> [ABOUT THIS TASK] Each line in the records that mentions the word "step" needs to be listed.

> [DATA SHOWN]

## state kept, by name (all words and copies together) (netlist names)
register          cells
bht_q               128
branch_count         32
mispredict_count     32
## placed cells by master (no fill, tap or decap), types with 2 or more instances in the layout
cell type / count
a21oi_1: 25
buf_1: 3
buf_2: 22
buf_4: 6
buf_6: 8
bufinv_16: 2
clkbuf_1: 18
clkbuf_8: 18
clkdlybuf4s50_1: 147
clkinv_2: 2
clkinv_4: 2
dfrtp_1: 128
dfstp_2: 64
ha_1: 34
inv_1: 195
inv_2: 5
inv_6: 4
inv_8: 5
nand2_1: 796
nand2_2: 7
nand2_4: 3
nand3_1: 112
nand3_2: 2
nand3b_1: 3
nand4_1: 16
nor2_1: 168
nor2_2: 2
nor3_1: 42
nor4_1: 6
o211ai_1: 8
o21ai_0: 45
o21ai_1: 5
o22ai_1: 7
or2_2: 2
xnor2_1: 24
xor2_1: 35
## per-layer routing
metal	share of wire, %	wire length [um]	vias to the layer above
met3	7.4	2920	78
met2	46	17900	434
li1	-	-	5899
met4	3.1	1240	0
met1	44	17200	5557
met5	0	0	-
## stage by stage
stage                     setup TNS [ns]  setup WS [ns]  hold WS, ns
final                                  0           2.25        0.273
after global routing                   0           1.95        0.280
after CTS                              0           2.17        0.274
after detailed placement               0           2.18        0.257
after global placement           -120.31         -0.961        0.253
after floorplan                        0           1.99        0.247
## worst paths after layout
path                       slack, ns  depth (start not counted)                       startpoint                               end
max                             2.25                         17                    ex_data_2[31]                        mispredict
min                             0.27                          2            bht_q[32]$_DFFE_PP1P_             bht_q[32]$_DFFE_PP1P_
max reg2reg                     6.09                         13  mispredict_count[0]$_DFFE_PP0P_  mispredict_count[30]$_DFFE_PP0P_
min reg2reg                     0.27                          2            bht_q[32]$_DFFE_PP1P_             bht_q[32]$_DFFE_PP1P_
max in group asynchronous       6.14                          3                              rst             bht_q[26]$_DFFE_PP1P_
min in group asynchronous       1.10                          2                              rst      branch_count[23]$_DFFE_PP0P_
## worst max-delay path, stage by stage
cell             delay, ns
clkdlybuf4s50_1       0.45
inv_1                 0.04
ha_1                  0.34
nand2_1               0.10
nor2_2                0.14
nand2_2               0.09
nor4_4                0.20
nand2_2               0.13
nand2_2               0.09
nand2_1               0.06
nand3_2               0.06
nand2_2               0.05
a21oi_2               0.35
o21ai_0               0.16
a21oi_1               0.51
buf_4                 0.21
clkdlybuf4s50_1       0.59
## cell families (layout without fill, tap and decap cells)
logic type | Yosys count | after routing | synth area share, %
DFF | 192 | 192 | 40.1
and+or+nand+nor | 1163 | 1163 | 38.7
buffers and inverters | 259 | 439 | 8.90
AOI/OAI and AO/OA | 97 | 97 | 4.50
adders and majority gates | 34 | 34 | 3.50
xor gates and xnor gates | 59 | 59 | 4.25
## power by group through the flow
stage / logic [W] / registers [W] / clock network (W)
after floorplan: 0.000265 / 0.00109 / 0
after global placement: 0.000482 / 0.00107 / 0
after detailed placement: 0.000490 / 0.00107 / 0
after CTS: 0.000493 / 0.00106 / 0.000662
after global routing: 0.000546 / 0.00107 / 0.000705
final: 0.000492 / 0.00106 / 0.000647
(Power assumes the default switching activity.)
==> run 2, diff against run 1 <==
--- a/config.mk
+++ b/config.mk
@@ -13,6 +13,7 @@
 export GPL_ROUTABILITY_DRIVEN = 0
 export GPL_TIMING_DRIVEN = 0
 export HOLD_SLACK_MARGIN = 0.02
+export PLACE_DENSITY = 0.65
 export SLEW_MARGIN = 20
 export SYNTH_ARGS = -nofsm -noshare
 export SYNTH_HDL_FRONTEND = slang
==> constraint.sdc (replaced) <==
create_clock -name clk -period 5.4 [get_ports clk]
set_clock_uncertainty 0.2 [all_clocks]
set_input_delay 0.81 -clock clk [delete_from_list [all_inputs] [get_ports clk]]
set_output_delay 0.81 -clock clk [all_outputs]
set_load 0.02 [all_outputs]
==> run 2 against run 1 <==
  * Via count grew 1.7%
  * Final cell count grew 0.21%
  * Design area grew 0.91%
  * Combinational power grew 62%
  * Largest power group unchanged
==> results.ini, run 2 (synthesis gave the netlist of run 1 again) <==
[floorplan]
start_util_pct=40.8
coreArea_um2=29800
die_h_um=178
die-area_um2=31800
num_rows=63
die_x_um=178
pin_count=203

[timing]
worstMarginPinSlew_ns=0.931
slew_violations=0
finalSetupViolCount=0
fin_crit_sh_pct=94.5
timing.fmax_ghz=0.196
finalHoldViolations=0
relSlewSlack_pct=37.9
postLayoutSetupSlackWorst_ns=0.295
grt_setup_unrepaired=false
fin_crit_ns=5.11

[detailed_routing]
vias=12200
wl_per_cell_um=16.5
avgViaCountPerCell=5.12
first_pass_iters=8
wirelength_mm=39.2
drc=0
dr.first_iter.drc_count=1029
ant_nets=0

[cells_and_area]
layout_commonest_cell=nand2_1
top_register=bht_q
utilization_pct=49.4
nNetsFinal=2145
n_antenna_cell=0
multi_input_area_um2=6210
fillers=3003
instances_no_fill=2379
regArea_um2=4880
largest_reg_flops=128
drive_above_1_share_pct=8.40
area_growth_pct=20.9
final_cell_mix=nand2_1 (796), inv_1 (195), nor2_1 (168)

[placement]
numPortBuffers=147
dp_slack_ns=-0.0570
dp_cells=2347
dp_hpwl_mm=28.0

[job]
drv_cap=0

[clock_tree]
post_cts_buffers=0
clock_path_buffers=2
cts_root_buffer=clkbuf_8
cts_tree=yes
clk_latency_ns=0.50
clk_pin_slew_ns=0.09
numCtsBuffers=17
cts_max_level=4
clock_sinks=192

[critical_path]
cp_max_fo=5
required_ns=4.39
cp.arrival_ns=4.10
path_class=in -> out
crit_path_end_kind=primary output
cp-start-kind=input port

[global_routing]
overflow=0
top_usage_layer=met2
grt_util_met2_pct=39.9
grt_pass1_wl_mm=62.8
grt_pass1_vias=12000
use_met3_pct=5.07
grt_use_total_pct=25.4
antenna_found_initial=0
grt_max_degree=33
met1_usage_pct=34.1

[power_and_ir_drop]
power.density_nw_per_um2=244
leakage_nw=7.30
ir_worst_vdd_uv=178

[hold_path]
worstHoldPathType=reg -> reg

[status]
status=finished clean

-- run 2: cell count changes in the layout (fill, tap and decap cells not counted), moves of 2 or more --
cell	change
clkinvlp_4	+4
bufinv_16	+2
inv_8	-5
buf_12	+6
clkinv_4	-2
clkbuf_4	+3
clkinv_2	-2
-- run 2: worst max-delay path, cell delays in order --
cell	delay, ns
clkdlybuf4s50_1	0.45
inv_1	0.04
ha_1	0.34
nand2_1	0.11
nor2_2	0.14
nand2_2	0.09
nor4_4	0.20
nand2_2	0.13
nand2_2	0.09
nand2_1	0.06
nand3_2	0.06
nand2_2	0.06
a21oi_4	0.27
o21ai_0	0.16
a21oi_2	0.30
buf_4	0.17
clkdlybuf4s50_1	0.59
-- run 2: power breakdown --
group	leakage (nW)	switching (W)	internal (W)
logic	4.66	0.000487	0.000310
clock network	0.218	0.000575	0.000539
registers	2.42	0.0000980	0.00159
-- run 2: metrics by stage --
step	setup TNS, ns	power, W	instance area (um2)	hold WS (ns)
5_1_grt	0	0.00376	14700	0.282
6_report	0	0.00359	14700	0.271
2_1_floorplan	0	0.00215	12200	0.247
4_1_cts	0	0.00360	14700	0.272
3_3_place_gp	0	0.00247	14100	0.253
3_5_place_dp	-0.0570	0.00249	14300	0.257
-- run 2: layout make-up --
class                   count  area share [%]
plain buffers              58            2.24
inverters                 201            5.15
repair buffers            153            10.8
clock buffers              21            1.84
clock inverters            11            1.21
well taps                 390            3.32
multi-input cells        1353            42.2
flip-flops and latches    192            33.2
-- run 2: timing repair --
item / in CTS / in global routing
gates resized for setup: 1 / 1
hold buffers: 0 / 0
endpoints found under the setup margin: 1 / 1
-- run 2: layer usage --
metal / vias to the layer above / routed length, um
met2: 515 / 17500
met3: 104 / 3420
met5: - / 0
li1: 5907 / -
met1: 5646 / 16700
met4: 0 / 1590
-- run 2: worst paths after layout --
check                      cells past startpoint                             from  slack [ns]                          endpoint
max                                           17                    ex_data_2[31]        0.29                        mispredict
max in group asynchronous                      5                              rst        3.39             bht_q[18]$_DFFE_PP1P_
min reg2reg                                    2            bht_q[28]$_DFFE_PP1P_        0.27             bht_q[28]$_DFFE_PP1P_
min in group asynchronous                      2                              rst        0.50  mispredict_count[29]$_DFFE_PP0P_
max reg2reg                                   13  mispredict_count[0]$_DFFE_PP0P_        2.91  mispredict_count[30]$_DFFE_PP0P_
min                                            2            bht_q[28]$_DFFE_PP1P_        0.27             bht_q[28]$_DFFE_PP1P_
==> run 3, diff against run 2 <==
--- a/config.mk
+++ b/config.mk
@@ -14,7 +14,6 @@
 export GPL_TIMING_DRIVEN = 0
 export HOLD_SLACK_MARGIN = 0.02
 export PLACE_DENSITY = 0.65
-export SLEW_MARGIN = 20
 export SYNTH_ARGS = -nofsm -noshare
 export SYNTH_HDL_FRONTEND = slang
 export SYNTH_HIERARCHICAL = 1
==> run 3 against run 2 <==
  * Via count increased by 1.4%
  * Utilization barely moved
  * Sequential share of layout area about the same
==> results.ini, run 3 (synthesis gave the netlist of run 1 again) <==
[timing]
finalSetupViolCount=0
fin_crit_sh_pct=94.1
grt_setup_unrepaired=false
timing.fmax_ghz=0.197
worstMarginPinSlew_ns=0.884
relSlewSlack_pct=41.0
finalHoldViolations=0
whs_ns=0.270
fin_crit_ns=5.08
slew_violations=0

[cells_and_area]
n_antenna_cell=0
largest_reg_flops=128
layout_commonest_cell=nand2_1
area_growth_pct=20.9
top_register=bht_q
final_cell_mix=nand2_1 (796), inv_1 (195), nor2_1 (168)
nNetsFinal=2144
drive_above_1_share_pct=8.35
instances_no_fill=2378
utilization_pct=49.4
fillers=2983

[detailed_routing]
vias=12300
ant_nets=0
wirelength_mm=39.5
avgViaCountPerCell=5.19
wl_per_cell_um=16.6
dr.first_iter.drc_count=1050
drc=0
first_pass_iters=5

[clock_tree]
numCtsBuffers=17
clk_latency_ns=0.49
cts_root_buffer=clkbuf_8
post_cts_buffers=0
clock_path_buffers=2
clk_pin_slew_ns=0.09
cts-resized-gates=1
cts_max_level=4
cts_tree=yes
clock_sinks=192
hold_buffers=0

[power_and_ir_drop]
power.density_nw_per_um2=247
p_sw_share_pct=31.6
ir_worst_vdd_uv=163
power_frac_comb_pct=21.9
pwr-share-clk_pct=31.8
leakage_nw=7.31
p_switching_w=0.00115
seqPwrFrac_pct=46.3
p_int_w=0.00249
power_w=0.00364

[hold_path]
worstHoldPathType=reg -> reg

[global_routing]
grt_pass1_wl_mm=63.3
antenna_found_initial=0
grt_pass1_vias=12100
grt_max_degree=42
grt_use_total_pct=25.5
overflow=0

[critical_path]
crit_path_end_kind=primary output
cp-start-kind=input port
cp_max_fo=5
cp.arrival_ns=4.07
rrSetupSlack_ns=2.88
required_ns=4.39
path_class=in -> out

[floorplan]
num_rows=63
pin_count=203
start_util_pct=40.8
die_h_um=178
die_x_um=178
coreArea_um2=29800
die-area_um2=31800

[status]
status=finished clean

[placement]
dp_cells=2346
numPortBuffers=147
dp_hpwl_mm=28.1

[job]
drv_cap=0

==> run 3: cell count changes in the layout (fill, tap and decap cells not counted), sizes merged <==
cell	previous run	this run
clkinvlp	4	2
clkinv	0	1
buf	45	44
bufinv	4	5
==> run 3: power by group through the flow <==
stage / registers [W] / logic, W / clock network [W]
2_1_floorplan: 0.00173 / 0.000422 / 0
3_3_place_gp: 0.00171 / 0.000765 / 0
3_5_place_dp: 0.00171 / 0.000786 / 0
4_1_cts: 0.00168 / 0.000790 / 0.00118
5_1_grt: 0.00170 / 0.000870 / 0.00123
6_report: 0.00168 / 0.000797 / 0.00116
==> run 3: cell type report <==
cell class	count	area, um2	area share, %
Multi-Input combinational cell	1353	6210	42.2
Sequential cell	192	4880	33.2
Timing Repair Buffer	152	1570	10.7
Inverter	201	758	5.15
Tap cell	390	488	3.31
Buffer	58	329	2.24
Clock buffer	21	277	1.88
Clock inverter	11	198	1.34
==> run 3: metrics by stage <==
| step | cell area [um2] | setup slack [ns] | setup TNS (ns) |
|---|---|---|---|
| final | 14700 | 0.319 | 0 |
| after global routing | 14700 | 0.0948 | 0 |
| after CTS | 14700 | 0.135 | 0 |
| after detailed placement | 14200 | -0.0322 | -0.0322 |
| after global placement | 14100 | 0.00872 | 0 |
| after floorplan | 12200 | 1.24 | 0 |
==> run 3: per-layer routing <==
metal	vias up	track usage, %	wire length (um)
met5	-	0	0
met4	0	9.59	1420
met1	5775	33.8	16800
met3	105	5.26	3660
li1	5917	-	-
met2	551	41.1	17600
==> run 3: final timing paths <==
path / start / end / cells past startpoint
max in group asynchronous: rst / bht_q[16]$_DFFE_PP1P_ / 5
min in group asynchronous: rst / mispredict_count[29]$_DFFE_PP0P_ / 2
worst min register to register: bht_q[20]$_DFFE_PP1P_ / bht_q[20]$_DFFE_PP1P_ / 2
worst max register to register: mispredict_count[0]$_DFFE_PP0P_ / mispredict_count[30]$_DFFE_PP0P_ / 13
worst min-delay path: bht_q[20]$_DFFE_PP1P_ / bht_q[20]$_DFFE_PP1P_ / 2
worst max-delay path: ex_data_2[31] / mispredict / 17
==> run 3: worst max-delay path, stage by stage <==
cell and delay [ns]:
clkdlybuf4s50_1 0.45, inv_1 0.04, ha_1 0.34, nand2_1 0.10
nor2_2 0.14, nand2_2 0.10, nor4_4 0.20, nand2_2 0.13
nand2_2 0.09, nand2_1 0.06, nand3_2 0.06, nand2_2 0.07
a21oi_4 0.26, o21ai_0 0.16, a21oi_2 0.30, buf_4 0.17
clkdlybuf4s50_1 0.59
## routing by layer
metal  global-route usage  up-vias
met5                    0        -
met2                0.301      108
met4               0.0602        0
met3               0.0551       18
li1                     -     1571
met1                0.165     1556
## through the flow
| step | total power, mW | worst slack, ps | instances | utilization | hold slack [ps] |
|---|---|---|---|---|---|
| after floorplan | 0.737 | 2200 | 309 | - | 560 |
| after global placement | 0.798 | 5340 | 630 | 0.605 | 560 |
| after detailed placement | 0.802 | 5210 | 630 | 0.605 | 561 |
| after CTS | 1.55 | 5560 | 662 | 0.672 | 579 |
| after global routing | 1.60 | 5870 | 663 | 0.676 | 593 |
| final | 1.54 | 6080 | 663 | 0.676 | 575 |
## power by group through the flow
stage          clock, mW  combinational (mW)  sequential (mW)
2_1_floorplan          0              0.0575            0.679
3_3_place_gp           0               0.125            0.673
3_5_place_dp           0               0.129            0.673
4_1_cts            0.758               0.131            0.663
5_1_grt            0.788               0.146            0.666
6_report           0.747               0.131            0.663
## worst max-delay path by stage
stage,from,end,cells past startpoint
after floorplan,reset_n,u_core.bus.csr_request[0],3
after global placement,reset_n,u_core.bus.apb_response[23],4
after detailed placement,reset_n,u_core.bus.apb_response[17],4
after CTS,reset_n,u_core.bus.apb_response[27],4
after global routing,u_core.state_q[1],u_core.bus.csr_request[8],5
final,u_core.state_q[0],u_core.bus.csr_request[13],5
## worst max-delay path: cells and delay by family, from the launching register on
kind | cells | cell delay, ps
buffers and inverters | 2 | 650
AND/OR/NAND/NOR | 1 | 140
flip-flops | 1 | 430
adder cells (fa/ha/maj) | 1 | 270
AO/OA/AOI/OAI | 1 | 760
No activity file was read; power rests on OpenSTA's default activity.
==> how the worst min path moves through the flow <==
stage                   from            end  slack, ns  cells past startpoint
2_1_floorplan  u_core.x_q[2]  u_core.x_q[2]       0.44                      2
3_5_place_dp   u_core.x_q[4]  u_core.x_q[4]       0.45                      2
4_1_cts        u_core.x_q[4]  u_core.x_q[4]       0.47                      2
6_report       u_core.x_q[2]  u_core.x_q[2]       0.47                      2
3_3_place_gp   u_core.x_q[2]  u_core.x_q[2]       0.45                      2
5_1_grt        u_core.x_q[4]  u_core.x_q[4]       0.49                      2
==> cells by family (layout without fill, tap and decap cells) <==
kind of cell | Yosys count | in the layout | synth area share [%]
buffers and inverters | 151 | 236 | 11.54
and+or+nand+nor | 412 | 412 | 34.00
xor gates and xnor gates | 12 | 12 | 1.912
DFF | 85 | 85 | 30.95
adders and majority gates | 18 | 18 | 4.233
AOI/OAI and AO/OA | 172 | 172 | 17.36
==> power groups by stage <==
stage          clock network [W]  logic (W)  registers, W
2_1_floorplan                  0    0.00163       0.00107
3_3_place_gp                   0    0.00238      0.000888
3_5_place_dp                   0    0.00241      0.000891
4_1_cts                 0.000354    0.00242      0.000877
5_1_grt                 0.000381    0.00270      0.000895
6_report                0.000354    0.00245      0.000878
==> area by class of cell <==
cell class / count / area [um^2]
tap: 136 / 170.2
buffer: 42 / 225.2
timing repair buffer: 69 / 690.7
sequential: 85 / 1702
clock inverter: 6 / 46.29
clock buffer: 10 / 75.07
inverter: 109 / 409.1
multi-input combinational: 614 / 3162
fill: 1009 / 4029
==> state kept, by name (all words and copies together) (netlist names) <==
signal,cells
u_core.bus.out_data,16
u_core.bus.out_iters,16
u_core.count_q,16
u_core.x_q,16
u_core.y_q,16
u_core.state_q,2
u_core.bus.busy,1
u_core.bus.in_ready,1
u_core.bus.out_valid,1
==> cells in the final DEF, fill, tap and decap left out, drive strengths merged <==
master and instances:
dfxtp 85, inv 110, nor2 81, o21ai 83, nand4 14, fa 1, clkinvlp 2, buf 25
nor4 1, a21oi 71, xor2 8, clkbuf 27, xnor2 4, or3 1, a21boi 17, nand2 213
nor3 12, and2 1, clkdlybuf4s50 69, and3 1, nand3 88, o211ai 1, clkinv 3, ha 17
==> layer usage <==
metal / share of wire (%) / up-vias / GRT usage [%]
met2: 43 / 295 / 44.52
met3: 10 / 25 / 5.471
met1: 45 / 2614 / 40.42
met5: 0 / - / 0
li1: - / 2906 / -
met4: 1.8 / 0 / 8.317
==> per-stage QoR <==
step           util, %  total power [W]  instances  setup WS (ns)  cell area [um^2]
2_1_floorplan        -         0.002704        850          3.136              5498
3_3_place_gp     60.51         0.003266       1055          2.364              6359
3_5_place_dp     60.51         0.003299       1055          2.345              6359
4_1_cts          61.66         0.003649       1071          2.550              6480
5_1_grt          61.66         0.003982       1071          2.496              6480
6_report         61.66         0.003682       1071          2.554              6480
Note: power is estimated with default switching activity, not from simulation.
--- config.mk ---
export PLATFORM = sky130hd
export DESIGN_NAME = bus_port_fifo
export DESIGN_NICKNAME = d
export VERILOG_FILES = /design/src/rtl/bus_port_pkg.sv /design/src/rtl/sync_fifo.sv /design/src/rtl/bus_port_fifo.sv
export SDC_FILE = /design/constraint.sdc
export NUM_CORES = 1
export LEC_CHECK = 0
export CAP_MARGIN = 20
export CORE_ASPECT_RATIO = 1.5
export CORE_MARGIN = 2
export CORE_UTILIZATION = 65
export DETAILED_ROUTE_END_ITERATION = 10
export DONT_BUFFER_PORTS = 1
export GPL_ROUTABILITY_DRIVEN = 0
export GPL_TIMING_DRIVEN = 0
export PLACE_DENSITY = 0.81
export SLEW_MARGIN = 20
export SYNTH_ARGS = -nofsm -noshare
export SYNTH_HDL_FRONTEND = slang
export SYNTH_SLANG_ARGS = --single-unit
export TNS_END_PERCENT = 100
--- constraint.sdc ---
create_clock -name clk -period 6 [get_ports clk]
set_input_delay 0.9 -clock clk [delete_from_list [all_inputs] [get_ports clk]]
set_output_delay 0.9 -clock clk [all_outputs]
set_load 0.01 [all_outputs]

> [ANSWER TO THIS EXERCISE]
step	setup TNS, ns	power, W	instance area (um2)	hold WS (ns)
| step | cell area [um2] | setup slack [ns] | setup TNS (ns) |
| step | total power, mW | worst slack, ps | instances | utilization | hold slack [ps] |
step           util, %  total power [W]  instances  setup WS (ns)  cell area [um^2]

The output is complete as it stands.